Seis años después de que un grupo de miserables vestidos con el uniforme de la Patria se rindieran imbéciles y genuflexos a las exigencias del Neoliberalismo internacional y a las pretensiones personales de los grupos minoritarios locales, aquella cúpula militar volvió a rendirse, pero en la segunda ocasión por su desidia, por su falta absoluta de capacidad reflexiva, por su decisión unánime de destrozar definitivamente la imagen de la Nación y de las Fuerzas Armadas que juraron honrar, con tal de salir indemnes de la derrota, de su falta de vergüenza, de su incapacidad de ser humanos.
Tres presidentes golpistas sucesivos habían transformado a la Argentina en un desierto de voces monótonas, en un cementerio de almas vivas y tan apesadumbradas, como las de los miles de desaparecidos sin reposo, a través del dolor y la tortura.
La economía nacional, entregada definitivamente al juego de la ruleta rusa, había abandonado el sistema productivo para invertir en las finanzas y la especulación, la misma estrategia que hoy impulsan los detractores de la Democracia.
Las grandes urbes se transformaron en aldeas de tránsito nocturno para los más pobres sin trabajo ni hogar, abandonados a su propia marginalidad. De día, deambulaban los desocupados, sin esperanza alguna de reinsertarse en la otrora sociedad productiva.
El gobierno militar había iniciado un viaje sin retorno. Se había volcado a los brazos de las decisiones del poder económico internacional y navegaba entre aguas turbias sin piloto, desde la proa de nuestro país, haciendo agua y sin destino.
Pero en 1982 el pueblo comenzó a reaccionar.
Las Organizaciones Sindicales desplegaron su poder multitudinario el día 30 de marzo sobre la Plaza de Mayo, exigiendo un cambio definitivo de la cruenta política nacional. El ciudadano común, también hizo llegar su reclamo y la explosión cívica se transformó en un clamor unánime.
Las fuerzas armadas no toleraron ese procedimiento y volcaron a las calles de la Ciudad de Buenos Aires una represión salvaje. La policía apuntó sus escopetas de gases lacrimógenos al cuerpo de los transeúntes, golpeó salvajemente a miles de desarmados manifestantes. Hubo heridos y muertos y la íntima convicción de que el gobierno militar se derrumbaba definitivamente.
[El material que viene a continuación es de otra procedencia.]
## config.mk

```make
export PLATFORM = sky130hd
export DESIGN_NAME = acg_host_flat
export DESIGN_NICKNAME = d
export VERILOG_FILES = /design/src/acg_pkg.sv /design/src/acg_if.sv /design/src/acg_host.sv /design/src/flat_wrapper.sv
export VERILOG_INCLUDE_DIRS = /design/src
export SDC_FILE = /design/constraint.sdc
export NUM_CORES = 1
export LEC_CHECK = 0
export BUFFER_PORTS_ARGS = -buffer_cell sky130_fd_sc_hd__buf_4
export CORE_UTILIZATION = 35
export CTS_CLUSTER_SIZE = 10
export DETAILED_ROUTE_END_ITERATION = 12
export SETUP_SLACK_MARGIN = 0.05
export SYNTH_ARGS = -nofsm -noshare
export SYNTH_HDL_FRONTEND = slang
export SYNTH_SLANG_ARGS = --single-unit
```

## constraint.sdc

```tcl
create_clock -name aclk -period 3.4 [get_ports aclk]
set_input_delay 0.68 -clock aclk [delete_from_list [all_inputs] [get_ports aclk]]
set_output_delay 0.68 -clock aclk [all_outputs]
set_load 0.01 [all_outputs]
```

## src/acg_params.svh

```systemverilog
// Constants for the converter configuration link and its controller
// Overview of operation
// - Pseudo bit selects eight pseudo differential inputs
// - Enabled channels are converted in turn
// - Each channel waits full settling time
// - Host enables one channel for calibration
// - Burnout bit switches signal-path current sources
// - Burnout only with buffer on, chop off
// - Reference detect sets reference missing flag
// - Detection updates only while converting
// - Host always writes zero to bit five
// - Buffer bit inserts the input buffer
// - Polarity bit selects unipolar or bipolar
// - Host gain field sets gain and range
// - Chop bit enables offset chopping
`ifndef ACG_PARAMS_SVH
`define ACG_PARAMS_SVH
`define ACG_CFG_W            24
`define ACG_CHOP_BIT         23
`define ACG_PSEUDO_BIT       18
`define ACG_CH_HI            17
`define ACG_CH_LO            8
`define ACG_BURN_BIT         7
`define ACG_REFERENCE_LOSS_DETECT_ENABLE_BIT       6
`define ACG_ZERO_BIT         5
`define ACG_BUF_BIT          4
`define ACG_UB_BIT           3
`define ACG_GAIN_HI          2
`define ACG_GAIN_LO          0
`define ACG_CFG_RESET        24'h000117
`define ACG_CLK_PERIOD_NS    8
`define ACG_SETTLE_NS        80000000
`define ACG_SETTLE_CHOP_NS   160000000
`define ACG_SETTLE_CYC       ((`ACG_SETTLE_NS + `ACG_CLK_PERIOD_NS - 1) / `ACG_CLK_PERIOD_NS)
`define ACG_SETTLE_CHOP_CYC  ((`ACG_SETTLE_CHOP_NS + `ACG_CLK_PERIOD_NS - 1) / `ACG_CLK_PERIOD_NS)
`define ACG_OFS_CFG          8'h00
`define ACG_OFS_CTRL         8'h04
`define ACG_OFS_STATUS       8'h08
`define ACG_OFS_READBACK     8'h0C
`define ACG_OFS_INT_STATUS   8'h10
`define ACG_OFS_INT_MASK     8'h14
`define ACG_CTRL_WR_BIT      0
`define ACG_CTRL_RD_BIT      1
`define ACG_CTRL_RUN_BIT     2
`define ACG_ST_BUSY_BIT      0
`define ACG_ST_RUN_BIT       1
`define ACG_ST_REF_BIT       2
`define ACG_ST_ONE_CH_BIT    3
`define ACG_EV_RESULT_BIT    0
`define ACG_EV_REF_BIT       1
`define ACG_EV_RDBK_BIT      2
`define ACG_EV_W             3
`define ACG_RESP_OKAY        2'h0
`define ACG_RESP_SLVERR      2'h2
`endif

```

## src/acg_pkg.sv

```systemverilog
// Types shared by both ends of the configuration link
`include "acg_params.svh"
package acg_pkg;
	typedef enum logic {ACG_IDLE, ACG_SETTLE} acg_seq_t;
	typedef logic [`ACG_CFG_W-1:0] acg_cfg_t;
endpackage

```

## src/acg_if.sv

```systemverilog
// Link between the configuration controller and the converter control logic
`timescale 1ns/1ns
`include "acg_params.svh"
interface acg_if;
	logic             cfg_wr;
	logic             cfg_rd;
	acg_pkg::acg_cfg_t cfg_wdata;
	acg_pkg::acg_cfg_t cfg_rdata;
	logic             cfg_rvalid;
	logic             conv_run;
	logic             ref_missing;
	logic             result_strobe;
	logic [3:0]       result_channel;

	modport device (
		input  cfg_wr,
		input  cfg_rd,
		input  cfg_wdata,
		input  conv_run,
		output cfg_rdata,
		output cfg_rvalid,
		output ref_missing,
		output result_strobe,
		output result_channel
	);

	modport host (
		output cfg_wr,
		output cfg_rd,
		output cfg_wdata,
		output conv_run,
		input  cfg_rdata,
		input  cfg_rvalid,
		input  ref_missing,
		input  result_strobe,
		input  result_channel
	);
endinterface

```

## src/acg_host.sv

```systemverilog
// AXI4-Lite controller that programs the converter configuration over the link
`timescale 1ns/1ns
`include "acg_params.svh"
module acg_host (
	input  wire logic        aclk,
	input  wire logic        aresetn,
	input  wire logic [7:0]  awaddr,
	input  wire logic        awvalid,
	output logic             awready,
	input  wire logic [31:0] wdata,
	input  wire logic [3:0]  wstrb,
	input  wire logic        wvalid,
	output logic             wready,
	output logic [1:0]       bresp,
	output logic             bvalid,
	input  wire logic        bready,
	input  wire logic [7:0]  araddr,
	input  wire logic        arvalid,
	output logic             arready,
	output logic [31:0]      rdata,
	output logic [1:0]       rresp,
	output logic             rvalid,
	input  wire logic        rready,
	output logic             irq,
	acg_if.host              link
);
	function automatic logic [31:0] acg_merge(input logic [31:0] old, input logic [31:0] d, input logic [3:0] s);
		logic [31:0] m;
		m = {{8{s[3]}}, {8{s[2]}}, {8{s[1]}}, {8{s[0]}}};
		return (old & ~m) | (d & m);
	endfunction

	logic [7:0]              aw_q, next_aw_q;
	logic                    aw_ok, next_aw_ok;
	logic [31:0]             wd_q, next_wd_q;
	logic [3:0]              ws_q, next_ws_q;
	logic                    w_ok, next_w_ok;
	logic                    next_awready, next_wready, next_bvalid, next_arready, next_rvalid;
	logic [1:0]              next_bresp, next_rresp;
	logic [31:0]             next_rdata, d;
	acg_pkg::acg_cfg_t       stage, next_stage, wdat, next_wdat, rdbk, next_rdbk;
	logic                    run, next_run, wr_p, next_wr_p, rd_p, next_rd_p;
	logic                    busy, next_busy, ref_prev, next_irq;
	logic [`ACG_EV_W-1:0]    ists, next_ists, imask, next_imask, ev;
	logic [3:0]              status;

	assign status = {($countones(stage[`ACG_CH_HI:`ACG_CH_LO]) == 1), link.ref_missing, run, busy};
	assign ev     = {link.cfg_rvalid, link.ref_missing & ~ref_prev, link.result_strobe};

	always_comb begin
		next_aw_q    = aw_q;
		next_aw_ok   = aw_ok;
		next_wd_q    = wd_q;
		next_ws_q    = ws_q;
		next_w_ok    = w_ok;
		next_bvalid  = bvalid;
		next_bresp   = bresp;
		next_arready = arready;
		next_rvalid  = rvalid;
		next_rresp   = rresp;
		next_rdata   = rdata;
		next_stage   = stage;
		next_wdat    = wdat;
		next_rdbk    = rdbk;
		next_run     = run;
		next_wr_p    = 1'b0;
		next_rd_p    = 1'b0;
		next_busy    = busy;
		next_ists    = ists | ev;
		next_imask   = imask;
		d            = 32'h0;
		if (awvalid && awready) begin
			next_aw_ok = 1'b1;
			next_aw_q  = awaddr;
		end
		if (wvalid && wready) begin
			next_w_ok = 1'b1;
			next_wd_q = wdata;
			next_ws_q = wstrb;
		end
		if (bvalid && bready) begin
			next_bvalid = 1'b0;
		end
		if (aw_ok && w_ok && !bvalid) begin
			next_aw_ok  = 1'b0;
			next_w_ok   = 1'b0;
			next_bvalid = 1'b1;
			next_bresp  = `ACG_RESP_OKAY;
			case (aw_q)
				`ACG_OFS_CFG: begin
					d          = acg_merge(32'(stage), wd_q, ws_q);
					next_stage = d[`ACG_CFG_W-1:0];
				end
				`ACG_OFS_CTRL: begin
					d = acg_merge({29'h0, run, 2'h0}, wd_q, ws_q);
					next_run = d[`ACG_CTRL_RUN_BIT];
					if (d[`ACG_CTRL_WR_BIT]) begin
						next_wr_p = 1'b1;
						next_wdat = stage;
						next_wdat[`ACG_ZERO_BIT] = 1'b0;
						next_wdat[`ACG_BURN_BIT] = stage[`ACG_BURN_BIT] & stage[`ACG_BUF_BIT] &
							~stage[`ACG_CHOP_BIT];
					end
					if (d[`ACG_CTRL_RD_BIT] && !busy) begin
						next_rd_p = 1'b1;
						next_busy = 1'b1;
					end
				end
				`ACG_OFS_INT_STATUS: begin
					d = acg_merge(32'h0, wd_q, ws_q);
					next_ists = (ists & ~d[`ACG_EV_W-1:0]) | ev;
				end
				`ACG_OFS_INT_MASK: begin
					d          = acg_merge(32'(imask), wd_q, ws_q);
					next_imask = d[`ACG_EV_W-1:0];
				end
				`ACG_OFS_STATUS, `ACG_OFS_READBACK: begin
					next_bresp = `ACG_RESP_OKAY;
				end
				default: begin
					next_bresp = `ACG_RESP_SLVERR;
				end
			endcase
		end
		if (link.cfg_rvalid) begin
			next_rdbk = link.cfg_rdata;
			next_busy = 1'b0;
		end
		if (rvalid && rready) begin
			next_rvalid  = 1'b0;
			next_arready = 1'b1;
		end
		if (arvalid && arready) begin
			next_arready = 1'b0;
			next_rvalid  = 1'b1;
			next_rresp   = `ACG_RESP_OKAY;
			case (araddr)
				`ACG_OFS_CFG:        next_rdata = 32'(stage);
				`ACG_OFS_CTRL:       next_rdata = {29'h0, run, 2'h0};
				`ACG_OFS_STATUS:     next_rdata = 32'(status);
				`ACG_OFS_READBACK:   next_rdata = 32'(rdbk);
				`ACG_OFS_INT_STATUS: next_rdata = 32'(ists);
				`ACG_OFS_INT_MASK:   next_rdata = 32'(imask);
				default: begin
					next_rdata = 32'h0;
					next_rresp = `ACG_RESP_SLVERR;
				end
			endcase
		end
		// Address channel reopens once no read is offered or pending
		if (!rvalid && !arvalid) begin
			next_arready = 1'b1;
		end
		next_awready = !next_aw_ok;
		next_wready  = !next_w_ok;
		next_irq     = |(next_ists & next_imask);
	end

	always_ff @(posedge aclk) begin
		if (!aresetn) begin
			aw_q     <= 8'h00;
			aw_ok    <= 1'b0;
			wd_q     <= 32'h0;
			ws_q     <= 4'h0;
			w_ok     <= 1'b0;
			awready  <= 1'b0;
			wready   <= 1'b0;
			bvalid   <= 1'b0;
			bresp    <= `ACG_RESP_OKAY;
			arready  <= 1'b0;
			rvalid   <= 1'b0;
			rresp    <= `ACG_RESP_OKAY;
			rdata    <= 32'h0;
			stage    <= `ACG_CFG_RESET;
			wdat     <= `ACG_CFG_RESET;
			rdbk     <= '0;
			run      <= 1'b0;
			wr_p     <= 1'b0;
			rd_p     <= 1'b0;
			busy     <= 1'b0;
			ref_prev <= 1'b0;
			ists     <= '0;
			imask    <= '0;
			irq      <= 1'b0;
		end else begin
			aw_q     <= next_aw_q;
			aw_ok    <= next_aw_ok;
			wd_q     <= next_wd_q;
			ws_q     <= next_ws_q;
			w_ok     <= next_w_ok;
			awready  <= next_awready;
			wready   <= next_wready;
			bvalid   <= next_bvalid;
			bresp    <= next_bresp;
			arready  <= next_arready;
			rvalid   <= next_rvalid;
			rresp    <= next_rresp;
			rdata    <= next_rdata;
			stage    <= next_stage;
			wdat     <= next_wdat;
			rdbk     <= next_rdbk;
			run      <= next_run;
			wr_p     <= next_wr_p;
			rd_p     <= next_rd_p;
			busy     <= next_busy;
			ref_prev <= link.ref_missing;
			ists     <= next_ists;
			imask    <= next_imask;
			irq      <= next_irq;
		end
	end

	assign link.cfg_wr    = wr_p;
	assign link.cfg_rd    = rd_p;
	assign link.cfg_wdata = wdat;
	assign link.conv_run  = run;
endmodule

```

## src/flat_wrapper.sv

```systemverilog
// flat-port wrapper written by rule: the top's interface ports become plain ports
module acg_host_flat 
  (aclk, aresetn, awaddr, awvalid, awready, wdata, wstrb, wvalid, wready, bresp, bvalid, bready, araddr, arvalid, arready, rdata, rresp, rvalid, rready, irq, link_cfg_wr, link_cfg_rd, link_cfg_wdata, link_conv_run, link_cfg_rdata, link_cfg_rvalid, link_ref_missing, link_result_strobe, link_result_channel);
  acg_if link_i ();
  input  wire logic aclk;
  input  wire logic aresetn;
  input  wire logic [7:0] awaddr;
  input  wire logic awvalid;
  output logic awready;
  input  wire logic [31:0] wdata;
  input  wire logic [3:0] wstrb;
  input  wire logic wvalid;
  output logic wready;
  output logic [1:0] bresp;
  output logic bvalid;
  input  wire logic bready;
  input  wire logic [7:0] araddr;
  input  wire logic arvalid;
  output logic arready;
  output logic [31:0] rdata;
  output logic [1:0] rresp;
  output logic rvalid;
  input  wire logic rready;
  output logic irq;
  output wire logic [$bits(link_i.cfg_wr)-1:0] link_cfg_wr;
  output wire logic [$bits(link_i.cfg_rd)-1:0] link_cfg_rd;
  output wire logic [$bits(link_i.cfg_wdata)-1:0] link_cfg_wdata;
  output wire logic [$bits(link_i.conv_run)-1:0] link_conv_run;
  input wire logic [$bits(link_i.cfg_rdata)-1:0] link_cfg_rdata;
  input wire logic [$bits(link_i.cfg_rvalid)-1:0] link_cfg_rvalid;
  input wire logic [$bits(link_i.ref_missing)-1:0] link_ref_missing;
  input wire logic [$bits(link_i.result_strobe)-1:0] link_result_strobe;
  input wire logic [$bits(link_i.result_channel)-1:0] link_result_channel;
  assign link_cfg_wr = link_i.cfg_wr;
  assign link_cfg_rd = link_i.cfg_rd;
  assign link_cfg_wdata = link_i.cfg_wdata;
  assign link_conv_run = link_i.conv_run;
  assign link_i.cfg_rdata = link_cfg_rdata;
  assign link_i.cfg_rvalid = link_cfg_rvalid;
  assign link_i.ref_missing = link_ref_missing;
  assign link_i.result_strobe = link_result_strobe;
  assign link_i.result_channel = link_result_channel;
  acg_host u_core (.aclk(aclk), .aresetn(aresetn), .awaddr(awaddr), .awvalid(awvalid), .awready(awready), .wdata(wdata), .wstrb(wstrb), .wvalid(wvalid), .wready(wready), .bresp(bresp), .bvalid(bvalid), .bready(bready), .araddr(araddr), .arvalid(arvalid), .arready(arready), .rdata(rdata), .rresp(rresp), .rvalid(rvalid), .rready(rready), .irq(irq), .link(link_i));
endmodule
```

=== Yosys cells after proc, flatten, opt, wreduce, memory -nomap -nowiden ===
Cells that the tools add are included.

* Multiplexer cells: 20
* Equality and inequality tests: 11
* Bitwise logic cells: 19
* Reduce and logical (&&, ||, !) cells: 29
* Add/subtract/negate cells: 9

{| class="wikitable"
|+ Operators with widths
! operator !! count
|-
| $pmux W24 S6 || 1
|-
| $add A32 B32 Y32 || 4
|-
| $and A24 B24 Y24 || 2
|-
| $eq A32 B2 Y1 const B || 1
|-
| $eq A8 B4 Y1 const B || 4
|-
| $eq A8 B5 Y1 const B || 4
|-
| $not A24 Y24 || 1
|-
| $or A24 B24 Y24 || 1
|-
| $eq A8 B3 Y1 const B || 2
|-
| $logic_not A8 Y1 || 2
|-
| $mux W1 || 13
|-
| $and A3 B3 Y3 || 4
|-
| $mux W3 || 4
|-
| $or A3 B3 Y3 || 4
|-
| $reduce_or A6 Y1 || 2
|-
| $add A1 B1 Y2 || 5
|-
| $logic_and A1 B1 Y1 || 9
|-
| $reduce_and A3 Y1 || 3
|-
| $logic_not A1 Y1 || 6
|-
| $mux W2 || 2
|-
| $reduce_and A2 Y1 || 2
|-
| $reduce_bool A2 Y1 || 2
|-
| $and A1 B1 Y1 || 3
|-
| $not A1 Y1 || 3
|-
| other kinds (4) || 4
|}

* Output and inout bits: 69
* Bits in registers: 161
* Logic and storage cells: 112
* Input port bits: 90

=== Logic depth before layout (Yosys ltp) ===
* Depth in word-level cells: 8
* Mapped depth: 13

=== Worst setup path after synthesis ===
Ideal clock, no wire load.

* Path type: flip-flop to flip-flop
* Start point: register (tool-made name)
* End point: register u_core.rdata[3]
* Period minus slack after synthesis: 3200 ps
* Arrival: 3130 ps
* Setup slack: 200 ps
* Cell stages (with the launch flop): 13
* Buffers on the path: 0
* Cells stage by stage: dfxtp_1 -> ha_1 -> inv_1 -> fa_1 -> fa_1 -> inv_1 -> fa_1 -> inv_1 -> fa_1 -> nand3_1 -> or4_1 -> a21o_1 -> a21oi_1

{| class="wikitable"
|+ RTL lines
! element !! line !! text
|-
| to (signal assigned) || acg_host.sv:198 || <nowiki>rdata <= next_rdata;</nowiki>
|-
| to (decl) || acg_host.sv:20 || <nowiki>output logic [31:0] rdata,</nowiki>
|}

==> flow_summary.json <==
{
  "antenna_found_initial": 0,
  "overflow": 0,
  "grt_start_max_net_pins": 55,
  "worst_pin_slew_ps": 948,
  "fin_crit_sh_pct": 97.4,
  "dr_total_vias": 4976,
  "portBuffers": 134,
  "drc": 0,
  "yosysSeqAreaShare_pct": 49.5,
  "drt_wl_total_um": 15700,
  "synth_flop_cell": "dfxtp_1",
  "cts_buffer_depth": 2,
  "postCtsSetupRepairBufs": 0,
  "worst_setup_path_start_kind": "register",
  "p_per_area_nw_per_um2": 513,
  "worst_setup_path_end_kind": "register",
  "fmax_mhz": 302,
  "finalSetupViolations": 0,
  "clock_skew_ps": 7.89,
  "worstPathRequired_ps": 3750,
  "grt_pass1_vias": 4731,
  "max_cap_violations": 0,
  "drive_above_1_share_pct": 23.3,
  "clkPwrFrac_pct": 47.7,
  "slew-limit-headroom_pct": 36.8,
  "drt_iter0_markers": 288,
  "p_int_mw": 3.11,
  "place_inst": 1021,
  "regToRegSetupSlack_ps": 90,
  "hold_class": "register to register",
  "nFillCells": 1723,
  "hold_viol_final": 0,
  "num_antenna_cells": 0,
  "post_cts_resized": 0,
  "grt_util_all_layers_pct": 17.9,
  "syn_area_sq_um": 6110,
  "async_flop_share_pct": 0,
  "reg2regPathDepth": 12,
  "die_y_um": 134,
  "path_class": "register to register",
  "viasPerCell": 4.73,
  "core_sq_um": 16800,
  "switching_power_uw": 925,
  "pin_count": 159,
  "sequentialPowerShare_pct": 45.9,
  "yosys-top-cells-area": "dfxtp_1, nand2_1, mux2i_1",
  "p_leak_nw": 3.38,
  "rsz0062_at_grt": "true",
  "synth_top_cell_area_share_pct": 49.5,
  "hp-start": "u_core.busy$_SDFFE_PP0P_",
  "area_delta_synth_final_pct": 28.8,
  "slew_viol_final": 0,
  "htree_levels": 4,
  "final_nets": 923,
  "swShare_pct": 22.9,
  "crit_slowest_cell": "fa_1",
  "cts_buffers": 17,
  "cts-root-buf": "clkbuf_16",
  "crit_chain": "ha_1, inv_1, fa_1, fa_1, inv_2, fa_2, inv_1, fa_2, nand3_1, or4_1, a21o_1, a21oi_2",
  "synth_cells": 701,
  "cts_tree": "done",
  "post-synth-top-area-cell": "dfxtp_1",
  "synth_warnings": 0,
  "stdcell_count": 1053,
  "ant_nets": 0,
  "clock_latency_ps": 420,
  "firstDrtPassIters": 5,
  "synth_edf_count": 0,
  "wire_per_inst_um": 14.9,
  "whs_ps": 449,
  "dp_hpwl_um": 11100,
  "rows": 47,
  "p_comb_share_pct": 6.4,
  "hold_end": "u_core.link.cfg_rd$_SDFF_PN0_",
  "hold_path_depth": 1,
  "cp.arrival_ps": 3660,
  "ir_drop_mv": 0.382,
  "start_util_pct": 36.3,
  "syn_avg_cell_area_sq_um": 8.72,
  "fp.dieArea_sq_um": 18000,
  "ys_ff_latch": 151,
  "status": "finished clean",
  "place_congestion": 0.774,
  "clk_pin_slew_ps": 60,
  "critical-path-max-stage-delay_ps": 560,
  "cts_sinks": 151,
  "grt_pass1_wl_um": 24700,
  "hold_buffers": 0,
  "fp.dieW_um": 134,
  "power_mw": 4.04,
  "crit_path_max_fanout": 2,
  "worstReg2RegEnd": "u_core.rdata[3]$_SDFFE_PN0P_",
  "synth.distinct_cells": 41,
  "finalCriticalPeriod_ps": 3310
}
==> power groups by stage <==
| stage | Combinational [mW] | Clock, mW | Sequential (mW) |
|---|---|---|---|
| 2_1_floorplan | 0.160 | 0 | 1.88 |
| 3_3_place_gp | 0.258 | 0 | 1.89 |
| 3_5_place_dp | 0.259 | 0 | 1.89 |
| 4_1_cts | 0.260 | 1.97 | 1.85 |
| 5_1_grt | 0.285 | 2.06 | 1.86 |
| 6_report | 0.257 | 1.93 | 1.85 |
==> critical path: cells and delay by family, from the launching register on <==
kind                       cells  cell delay, ps
adders and majority gates      5            1950
buffers and inverters          3             170
DFF                            1             310
AOI/OAI and AO/OA              2             280
and+or+nand+nor                2             520
==> cell usage in the layout (no fill, tap or decap), types with 7 or more instances in the layout <==
cell and count:
a21oi_1 63, a22oi_1 22, and2_1 26, buf_4 145, clkbuf_16 17, conb_1 11, dfxtp_1 147, ha_1 7
inv_1 12, mux2i_1 51, nand2_1 147, nand3_1 22, nor2_1 65, o21ai_0 26
==> routing by layer <==
layer  track usage [%]  up-vias  part of all wire [%]
li1                  -     2571                     -
met1              26.2     2272                    52
met2              25.3      119                    42
met3              4.42       14                   5.0
met4              6.55        0                   1.3
met5                 0        -                     0
==> worst max path at each step <==
stage | from | endpoint | slack (ps) | cells after the start
finish | register | u_core.rdata[3]$_SDFFE_PN0P_ | 90 | 12
global route | register | u_core.rdata[3]$_SDFFE_PN0P_ | -60 | 12
CTS | register | u_core.rdata[3]$_SDFFE_PN0P_ | 60 | 13
detailed placement | register | u_core.rdata[3]$_SDFFE_PN0P_ | 80 | 13
global placement | register | u_core.rdata[3]$_SDFFE_PN0P_ | 130 | 12
floorplan | register | u_core.rdata[3]$_SDFFE_PN0P_ | 200 | 12
==> cell usage after synthesis, drive strengths merged (7+ instances only) <==
master	instances
dfxtp	151
ha	7
o21ai	26
a21oi	65
nand2	150
a22oi	22
mux2i	51
inv	13
and2	26
nor2	65
buf	20
nand3	22
clkbuf	35
==> cell families (layout without fill, tap and decap cells) <==
family / after synthesis / in the layout / share of synthesized area, %
AO/OA/AOI/OAI: 125 / 125 / 11.7
AND/OR/NAND/NOR: 290 / 290 / 21.6
multiplexers: 52 / 52 / 8.54
adder cells (fa/ha/maj): 13 / 13 / 3.40
flip-flops: 151 / 151 / 49.5
other: 1 / 11 / 0.0614
buffers and inverters: 69 / 191 / 5.24
==> layout make-up <==
| cell class | instances | area, sq um | share of cell area, % |
|---|---|---|---|
| Multi-Input combinational cell | 491 | 2820 | 35.8 |
| Clock inverter | 14 | 174 | 2.21 |
| Clock buffer | 18 | 439 | 5.58 |
| Timing Repair Buffer | 145 | 1090 | 13.8 |
| Tap cell | 220 | 275 | 3.50 |
| Inverter | 14 | 53.8 | 0.683 |
| Sequential cell | 151 | 3030 | 38.5 |
==> through the flow <==
| step | setup TNS (ps) | instance area [sq um] | utilization [%] | setup slack, ps |
|---|---|---|---|---|
| after CTS | 0 | 7860 | 46.7 | 60.3 |
| after detailed placement | 0 | 7250 | 43.1 | 80.1 |
| after global placement | 0 | 7250 | 43.1 | 131 |
| after global routing | -59.2 | 7870 | 46.8 | -59.2 |
| after floorplan | 0 | 6150 | - | 200 |
| final | 0 | 7870 | 46.8 | 87.4 |
Note: power is estimated with default switching activity, not from simulation.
Apenas tres días después, aquellos militares, diminutos soldaditos colmados de medallas inmerecidas, lanzaron una estrategia desesperada en favor de su permanencia en el poder de facto.
Invadían Malvinas.
Como cada uno de los acontecimientos de la historia argentina, envueltos en situaciones inverosímiles e improvisadas, las Malvinas se convirtieron en la excusa del espanto y las fuerzas armadas de entonces, empequeñecidas por la rapacidad de sus jefes y que habían procedido tan crudamente contra la civilidad durante seis años de caótico gobierno, mostraron su verdadero rostro cobarde y despojado de todo respeto al más elemental de los derechos humanos, llevando a la avanzada de la guerra a los ciudadanos más jóvenes, que sin preparación psicológica ni bélica, opusieron su pecho a las balas enemigas.
Los ingleses presentaron batalla, como supo decir entre copas, ese desafortunado monigote devenido en Presidente. y en medio de aquel hondo y desenfrenado lodazal, mataron a los chicos de la guerra.
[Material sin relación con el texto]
[config.mk]
export PLATFORM = sky130hd
export DESIGN_NAME = bps_seq
export DESIGN_NICKNAME = d
export VERILOG_FILES = /design/src/logic/bps_pkg.sv /design/src/logic/bps_tick.sv /design/src/logic/bps_delay.sv /design/src/logic/bps_seq.sv
export SDC_FILE = /design/constraint.sdc
export NUM_CORES = 1
export LEC_CHECK = 0
export BUFFER_PORTS_ARGS = -buffer_cell sky130_fd_sc_hd__buf_2
export CORE_MARGIN = 2
export CORE_UTILIZATION = 40
export CTS_BUF_LIST = sky130_fd_sc_hd__clkbuf_8
export CTS_CLUSTER_DIAMETER = 100
export DETAILED_ROUTE_END_ITERATION = 10
export GPL_TIMING_DRIVEN = 1
export MAX_ROUTING_LAYER = met4
export PLACE_DENSITY = 0.66
export RECOVER_POWER = 25
export REMOVE_ABC_BUFFERS = 1
export SYNTH_ARGS = -nofsm -noshare
export SYNTH_HDL_FRONTEND = slang
export SYNTH_SLANG_ARGS = --single-unit
[constraint.sdc]
create_clock -name i_clk -period 1.86 [get_ports i_clk]
set_input_delay 0 -clock i_clk [delete_from_list [all_inputs] [get_ports i_clk]]
set_output_delay 0 -clock i_clk [all_outputs]
set_load 0.1 [all_outputs]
Cuando los que no iban a venir hasta el Atlántico Sur alcanzaron la línea de los jefes, éstos se rindieron sin ofrecer resistencia. Lo supimos después, al enterarnos de los acontecimientos sucesivos en las islas Geórgicas y en Puerto Argentino.
La última estrategia de los militares para mantenerse en el gobierno, también había fracasado y no valía la pena arriesgar más vidas. Ya habían entregado a la muerte la vida de los jóvenes.
Al igual que nuestro pasado, intentaban destruir nuestro futuro.
Hoy, han pasado veintiocho años de esta tragedia nacional y la democracia nos permite decir cosas que la falta de libertad nos impedía.
Por ello nuestro reclamo soberano en los Organismos Internacionales debe ser contundente, debemos recordar que en esa época ya existían indicios serios respecto de la potencialidad petrolífera de la región y que más temprano que tarde, los envalentonados generalotes irían a entregar las reservas a quien los líderes mundiales les designen. Pero nuestra actitud fundamentalmente patriótica no debe olvidar a esos chicos. Verdaderos hijos de la tierra y de hombres y mujeres sin pan y sin trabajo que entregaron su vida por una causa lejana de sus íntimas convicciones y que hoy esperan de nosotros el máximo reconocimiento, ese que solamente puede hacerse efectivo a partir de una verdadera conciencia republicana, que construya un país que merezca ser vivido.